Into the valley of death*
After the third attack by terrorist water fowl in a week, I decided to do something about these Anatid insurgents. I made the decision to retaliate. On Friday evening I sat down with my eager forces and designed a strategy. As Saturday morning dawned cool and cloudy and I prepared my forces for a counter attack.
Now before you call out the animal protection thugs on me, I made a decision before this post-dawn raid that no geese would be physically hurt. I was after nothing more than a proportional response. I said to myself, “Self, these bastard geese have been terrorizing me, I’ll return the favor.”
So, my hearty forces - myself, Timmins, Z and a reluctant and bemused Dr. O’C - headed toward the very nexus of geese-dom, deep into enemy territory - the drainage repository known as Fountain Valley Pond. We marched through the streets of Happy Valley banners flying proudly, heads held high in defiance we crested a small hill giving us a view of the pond below.
It quickly became apparent that the enemy had anticipated our action. Our resolve nearly wavered when we realized that the geese that had been harassing your underwhelming narrator were merely an advance force. Because before us lay a veritable geese army. Dozens of geese, scores even, standing defiantly on the muddy pond bank. A few of them even brazenly gave us the avian version of the single fingered salute as our underwhelming force paused.
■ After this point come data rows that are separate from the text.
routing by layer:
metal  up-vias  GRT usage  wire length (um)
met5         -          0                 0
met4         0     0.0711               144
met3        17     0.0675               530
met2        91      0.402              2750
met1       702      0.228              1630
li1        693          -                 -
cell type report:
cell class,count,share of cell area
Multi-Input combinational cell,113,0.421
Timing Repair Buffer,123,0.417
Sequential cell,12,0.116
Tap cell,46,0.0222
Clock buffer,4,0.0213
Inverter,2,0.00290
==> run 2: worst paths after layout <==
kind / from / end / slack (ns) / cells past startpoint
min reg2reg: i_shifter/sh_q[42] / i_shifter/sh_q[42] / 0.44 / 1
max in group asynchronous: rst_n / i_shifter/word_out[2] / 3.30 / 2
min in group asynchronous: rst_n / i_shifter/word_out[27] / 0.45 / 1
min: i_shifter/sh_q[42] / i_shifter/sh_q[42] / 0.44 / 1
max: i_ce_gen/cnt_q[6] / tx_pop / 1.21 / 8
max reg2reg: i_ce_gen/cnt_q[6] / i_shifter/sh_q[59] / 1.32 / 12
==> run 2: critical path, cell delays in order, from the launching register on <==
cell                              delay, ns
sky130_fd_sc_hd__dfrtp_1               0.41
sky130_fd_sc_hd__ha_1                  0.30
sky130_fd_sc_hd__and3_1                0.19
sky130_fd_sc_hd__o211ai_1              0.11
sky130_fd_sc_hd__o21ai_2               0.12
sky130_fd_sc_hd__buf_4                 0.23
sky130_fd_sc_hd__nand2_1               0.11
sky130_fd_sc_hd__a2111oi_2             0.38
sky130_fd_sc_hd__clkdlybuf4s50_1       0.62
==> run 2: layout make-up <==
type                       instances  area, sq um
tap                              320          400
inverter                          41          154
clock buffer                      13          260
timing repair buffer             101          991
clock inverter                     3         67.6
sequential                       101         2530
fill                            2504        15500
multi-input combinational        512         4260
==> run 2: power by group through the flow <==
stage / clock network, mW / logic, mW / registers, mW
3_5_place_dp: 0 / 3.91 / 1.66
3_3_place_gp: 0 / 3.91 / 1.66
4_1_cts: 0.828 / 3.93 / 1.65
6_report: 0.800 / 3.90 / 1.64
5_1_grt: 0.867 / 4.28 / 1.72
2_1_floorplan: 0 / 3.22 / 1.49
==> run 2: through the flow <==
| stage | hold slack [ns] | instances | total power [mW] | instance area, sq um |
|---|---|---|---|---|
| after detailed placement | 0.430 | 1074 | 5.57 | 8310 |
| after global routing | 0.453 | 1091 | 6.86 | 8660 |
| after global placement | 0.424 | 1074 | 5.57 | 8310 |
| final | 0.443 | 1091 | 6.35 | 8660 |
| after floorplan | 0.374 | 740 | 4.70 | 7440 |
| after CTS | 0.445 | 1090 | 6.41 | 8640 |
$ cat src/rtl/pcr_pkg.sv
package pcr_pkg;

  typedef enum logic [1:0] {
    ST_IDLE = 2'd0,
    ST_LOAD = 2'd1,
    ST_CMP  = 2'd2
  } pcr_state_t;

  // number of unordered pairs from n items
  function automatic int unsigned pair_count(input int unsigned n);
    return (n * (n - 1)) / 2;
  endfunction

  // width needed to index n items (at least 1)
  function automatic int unsigned idx_width(input int unsigned n);
    return (n <= 2) ? 1 : $clog2(n);
  endfunction

endpackage

$ cat src/rtl/pcr_sample_store.sv
module pcr_sample_store #(
  parameter int unsigned N_SMP = 20,
  parameter int unsigned SMP_W = 16,
  parameter int unsigned IW    = 5
) (
  input  logic             clk,
  input  logic             rst,
  input  logic             wr_en,
  input  logic [IW-1:0]    wr_idx,
  input  logic [SMP_W-1:0] wr_data,
  input  logic [IW-1:0]    rd_idx_a,
  input  logic [IW-1:0]    rd_idx_b,
  output logic [SMP_W-1:0] rd_a,
  output logic [SMP_W-1:0] rd_b
);

  logic [SMP_W-1:0] mem [N_SMP];

  for (genvar g = 0; g < N_SMP; g++) begin : g_entry
    always_ff @(posedge clk) begin
      if (rst)
        mem[g] <= '0;
      else if (wr_en && (wr_idx == IW'(g)))
        mem[g] <= wr_data;
    end
  end

  assign rd_a = mem[rd_idx_a];
  assign rd_b = mem[rd_idx_b];

endmodule

$ cat src/rtl/pcr_pair_seq.sv
module pcr_pair_seq #(
  parameter int unsigned N_SMP  = 20,
  parameter int unsigned IW     = 5,
  parameter int unsigned RESP_W = 190,
  parameter int unsigned KW     = 8
) (
  input  logic          clk,
  input  logic          rst,
  input  logic          clear,
  input  logic          step,
  output logic [IW-1:0] idx_i,
  output logic [IW-1:0] idx_j,
  output logic [KW-1:0] bit_k,
  output logic          last
);

  localparam logic [IW-1:0] J_TOP  = IW'(N_SMP - 1);
  localparam logic [KW-1:0] K_LAST = KW'(RESP_W - 1);

  logic row_end;
  assign row_end = (idx_j == J_TOP);
  assign last    = (bit_k == K_LAST);

  always_ff @(posedge clk) begin
    if (rst || clear) begin
      idx_i <= '0;
      idx_j <= IW'(1);
      bit_k <= '0;
    end else if (step && !last) begin
      bit_k <= bit_k + KW'(1);
      if (row_end) begin
        idx_i <= idx_i + IW'(1);
        idx_j <= idx_i + IW'(2);
      end else begin
        idx_j <= idx_j + IW'(1);
      end
    end
  end

endmodule

$ cat src/rtl/pcr_resp_pack.sv
module pcr_resp_pack #(
  parameter int unsigned RESP_W = 190,
  parameter int unsigned KW     = 8
) (
  input  logic              clk,
  input  logic              rst,
  input  logic              clear,
  input  logic              wr_en,
  input  logic [KW-1:0]     wr_idx,
  input  logic              wr_bit,
  output logic [RESP_W-1:0] resp
);

  for (genvar g = 0; g < RESP_W; g++) begin : g_bit
    always_ff @(posedge clk) begin
      if (rst || clear)
        resp[g] <= 1'b0;
      else if (wr_en && (wr_idx == KW'(g)))
        resp[g] <= wr_bit;
    end
  end

endmodule

$ cat src/rtl/pairwise_response_gen.sv
module pairwise_response_gen
  import pcr_pkg::*;
#(
  parameter int unsigned N_SMP = 20,
  parameter int unsigned SMP_W = 16,
  localparam int unsigned RESP_W = pair_count(N_SMP),
  localparam int unsigned IW     = idx_width(N_SMP),
  localparam int unsigned KW     = idx_width(RESP_W)
) (
  input  logic              clk,
  input  logic              rst,
  input  logic              start_i,
  input  logic              smp_valid_i,
  input  logic [SMP_W-1:0]  smp_data_i,
  output logic              smp_ready_o,
  output logic              busy_o,
  output logic              done_o,
  output logic [RESP_W-1:0] resp_o
);

  localparam logic [IW-1:0] LD_LAST = IW'(N_SMP - 1);

  pcr_state_t       state;
  logic [IW-1:0]    ld_cnt;
  logic             done_q;

  // named internal events
  logic             start_go;
  logic             accept;
  logic             load_last;
  logic             cmp_active;
  logic             seq_last;
  logic [IW-1:0]    pair_i;
  logic [IW-1:0]    pair_j;
  logic [KW-1:0]    pair_k;
  logic [SMP_W-1:0] val_i;
  logic [SMP_W-1:0] val_j;
  logic             cmp_bit;

  assign cmp_active  = (state == ST_CMP);
  assign smp_ready_o = (state == ST_LOAD);
  assign busy_o      = (state != ST_IDLE);
  assign start_go    = start_i && !cmp_active;
  assign accept      = smp_valid_i && smp_ready_o && !start_i;
  assign load_last   = accept && (ld_cnt == LD_LAST);
  assign cmp_bit     = (val_i < val_j);
  assign done_o      = done_q;

  always_ff @(posedge clk) begin
    if (rst) begin
      state  <= ST_IDLE;
      ld_cnt <= '0;
      done_q <= 1'b0;
    end else begin
      done_q <= cmp_active && seq_last;
      if (start_go) begin
        state  <= ST_LOAD;
        ld_cnt <= '0;
      end else begin
        unique case (state)
          ST_LOAD: begin
            if (accept) begin
              ld_cnt <= ld_cnt + IW'(1);
              if (load_last) state <= ST_CMP;
            end
          end
          ST_CMP:  if (seq_last) state <= ST_IDLE;
          default: state <= state;
        endcase
      end
    end
  end

  pcr_sample_store #(.N_SMP(N_SMP), .SMP_W(SMP_W), .IW(IW)) u_store (
    .clk      (clk),
    .rst      (rst),
    .wr_en    (accept),
    .wr_idx   (ld_cnt),
    .wr_data  (smp_data_i),
    .rd_idx_a (pair_i),
    .rd_idx_b (pair_j),
    .rd_a     (val_i),
    .rd_b     (val_j)
  );

  pcr_pair_seq #(.N_SMP(N_SMP), .IW(IW), .RESP_W(RESP_W), .KW(KW)) u_seq (
    .clk   (clk),
    .rst   (rst),
    .clear (start_go),
    .step  (cmp_active),
    .idx_i (pair_i),
    .idx_j (pair_j),
    .bit_k (pair_k),
    .last  (seq_last)
  );

  pcr_resp_pack #(.RESP_W(RESP_W), .KW(KW)) u_pack (
    .clk    (clk),
    .rst    (rst),
    .clear  (start_go),
    .wr_en  (cmp_active),
    .wr_idx (pair_k),
    .wr_bit (cmp_bit),
    .resp   (resp_o)
  );

endmodule

$ cat config.mk
export PLATFORM = sky130hd
export DESIGN_NAME = pairwise_response_gen
export DESIGN_NICKNAME = d
export VERILOG_FILES = /design/src/rtl/pcr_pkg.sv /design/src/rtl/pcr_sample_store.sv /design/src/rtl/pcr_pair_seq.sv /design/src/rtl/pcr_resp_pack.sv /design/src/rtl/pairwise_response_gen.sv
export SDC_FILE = /design/constraint.sdc
export NUM_CORES = 1
export LEC_CHECK = 0
export BUFFER_PORTS_ARGS = -buffer_cell sky130_fd_sc_hd__buf_2
export CORE_MARGIN = 2
export CORE_UTILIZATION = 48
export CTS_CLUSTER_DIAMETER = 30
export DETAILED_ROUTE_END_ITERATION = 6
export GPL_TIMING_DRIVEN = 1
export PLACE_DENSITY_LB_ADDON = 0.05
export SETUP_SLACK_MARGIN = 0.4
export SKIP_CTS_REPAIR_TIMING = 1
export SLEW_MARGIN = 20
export SYNTH_ARGS = -nofsm -noshare
export SYNTH_HDL_FRONTEND = slang
export SYNTH_SLANG_ARGS = --single-unit
$ cat constraint.sdc
create_clock -name clk -period 8.9 [get_ports clk]
set_clock_uncertainty 0.1 [all_clocks]
set_input_delay 0.89 -clock clk [delete_from_list [all_inputs] [get_ports clk]]
set_output_delay 0.89 -clock clk [all_outputs]
set_load 0.01 [all_outputs]
### src/rtl/nfc_pkg.sv
`timescale 1ns/1ps
package nfc_pkg;
  localparam int unsigned HOST_AW = 5;

  typedef enum logic [HOST_AW-1:0] {
    OFF_LP_UPPER = 5'h00,
    OFF_LP_LOWER = 5'h04,
    OFF_COLPAR   = 5'h08,
    OFF_COUNT    = 5'h0C,
    OFF_CLEAR    = 5'h10,
    OFF_DATA     = 5'h14,
    OFF_CONTROL  = 5'h18
  } nfc_off_e;

  // Control byte bit positions
  localparam int unsigned CB_CE0  = 0;
  localparam int unsigned CB_CLE  = 1;
  localparam int unsigned CB_ALE  = 2;
  localparam int unsigned CB_WP   = 3;
  localparam int unsigned CB_CE1  = 4;
  localparam int unsigned CB_BUSY = 5;
endpackage

### src/rtl/nfc_ecc_acc.sv
`timescale 1ns/1ps
module nfc_ecc_acc #(
  parameter int unsigned DATA_W      = 8,
  parameter int unsigned BLOCK_BYTES = 256
) (
  input  logic                clk,
  input  logic                rst_n,
  input  logic                clr_i,
  input  logic                dig_i,
  input  logic [DATA_W-1:0]   byte_i,
  output logic [$clog2(BLOCK_BYTES)-1:0] cnt_o,
  output logic [$clog2(BLOCK_BYTES)-1:0] lp_even_o,
  output logic [$clog2(BLOCK_BYTES)-1:0] lp_odd_o,
  output logic [2*$clog2(DATA_W)-1:0]    cp_o
);
  localparam int unsigned POS_W = $clog2(BLOCK_BYTES);
  localparam int unsigned LOG_D = $clog2(DATA_W);
  localparam int unsigned CP_W  = 2*LOG_D;

  logic [POS_W-1:0] cnt_q, cnt_d;
  logic [POS_W-1:0] lpe_q, lpe_d, lpo_q, lpo_d;
  logic [CP_W-1:0]  cp_q, cp_d, cp_byte;
  logic             par;
  logic             en;

  // Column split of one byte
  always_comb begin
    cp_byte = '0;
    for (int j = 0; j < int'(LOG_D); j++) begin
      for (int b = 0; b < int'(DATA_W); b++) begin
        if (((b >> j) & 1) == 1) cp_byte[2*j+1] = cp_byte[2*j+1] ^ byte_i[b];
        else                     cp_byte[2*j]   = cp_byte[2*j]   ^ byte_i[b];
      end
    end
  end

  assign par = ^byte_i;
  assign en  = clr_i | dig_i;

  // Next state: clear wins, else digest at position cnt_q
  always_comb begin
    if (clr_i) begin
      cnt_d = '0;
      lpe_d = '0;
      lpo_d = '0;
      cp_d  = '0;
    end else begin
      cnt_d = cnt_q + 1'b1;
      lpe_d = lpe_q ^ ({POS_W{par}} & ~cnt_q);
      lpo_d = lpo_q ^ ({POS_W{par}} &  cnt_q);
      cp_d  = cp_q ^ cp_byte;
    end
  end

  always_ff @(posedge clk or negedge rst_n) begin
    if (!rst_n) begin
      cnt_q <= '0;
      lpe_q <= '0;
      lpo_q <= '0;
      cp_q  <= '0;
    end else if (en) begin
      cnt_q <= cnt_d;
      lpe_q <= lpe_d;
      lpo_q <= lpo_d;
      cp_q  <= cp_d;
    end
  end

  assign cnt_o     = cnt_q;
  assign lp_even_o = lpe_q;
  assign lp_odd_o  = lpo_q;
  assign cp_o      = cp_q;

  a_r6_count_step: assert property (@(posedge clk) disable iff (!rst_n)
    dig_i && !clr_i |=> cnt_q == POS_W'($past(cnt_q) + 1'b1));
  a_r10_clear_all: assert property (@(posedge clk) disable iff (!rst_n)
    clr_i |=> cnt_q == '0 && lpe_q == '0 && lpo_q == '0 && cp_q == '0);
  a_r12_idle_hold: assert property (@(posedge clk) disable iff (!rst_n)
    !dig_i && !clr_i |=> $stable(cnt_q) && $stable(cp_q) && $stable(lpe_q) && $stable(lpo_q));
  a_r8_even_byte_keeps_lines: assert property (@(posedge clk) disable iff (!rst_n)
    dig_i && !clr_i && !(^byte_i) |=> $stable(lpe_q) && $stable(lpo_q));
  a_r8_odd_byte_flips_one_per_bit: assert property (@(posedge clk) disable iff (!rst_n)
    dig_i && !clr_i && (^byte_i) |=>
      $countones((lpe_q ^ $past(lpe_q)) | (lpo_q ^ $past(lpo_q))) == POS_W);
endmodule

### src/rtl/nfc_pin_ctl.sv
`timescale 1ns/1ps
module nfc_pin_ctl
  import nfc_pkg::*;
#(
  parameter int unsigned DATA_W = 8
) (
  input  logic              clk,
  input  logic              rst_n,
  input  logic              wr_i,
  input  logic [DATA_W-1:0] wdata_i,
  output logic [DATA_W-1:0] ctl_o,
  output logic [1:0]        ce_n_o,
  output logic              cle_o,
  output logic              ale_o,
  output logic              wp_o
);
  localparam logic [DATA_W-1:0] BUSY_MASK = DATA_W'(1) << CB_BUSY;

  logic [DATA_W-1:0] ctl_q, ctl_d;

  // the busy position is never stored
  always_comb begin
    ctl_d = wdata_i & ~BUSY_MASK;
  end

  always_ff @(posedge clk or negedge rst_n) begin
    if (!rst_n)    ctl_q <= '0;
    else if (wr_i) ctl_q <= ctl_d;
  end

  assign ctl_o     = ctl_q;
  assign ce_n_o[0] = ctl_q[CB_CE0];
  assign ce_n_o[1] = ctl_q[CB_CE1];
  assign cle_o     = ctl_q[CB_CLE];
  assign ale_o     = ctl_q[CB_ALE];
  assign wp_o      = ctl_q[CB_WP];

  a_r2_pins_hold: assert property (@(posedge clk) disable iff (!rst_n)
    !wr_i |=> $stable(ce_n_o) && $stable(cle_o) && $stable(ale_o) && $stable(wp_o));
endmodule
But we were not cowed by their numbers for we had “Justice” and “Freedom” on our side. Regrettably, Justice and Freedom weren’t with us in a physical form and we felt it best to leave Dr. O’C and Z as a reserve force in case we needed an ambulance or emergency veterenarian. Thus it was just Timmins and I that stood ready to take on the goose hoardes. As we prepared for the greatest direct charge into an overwhelming force since Pickett at Gettysburg or Cardigan at Balaklava.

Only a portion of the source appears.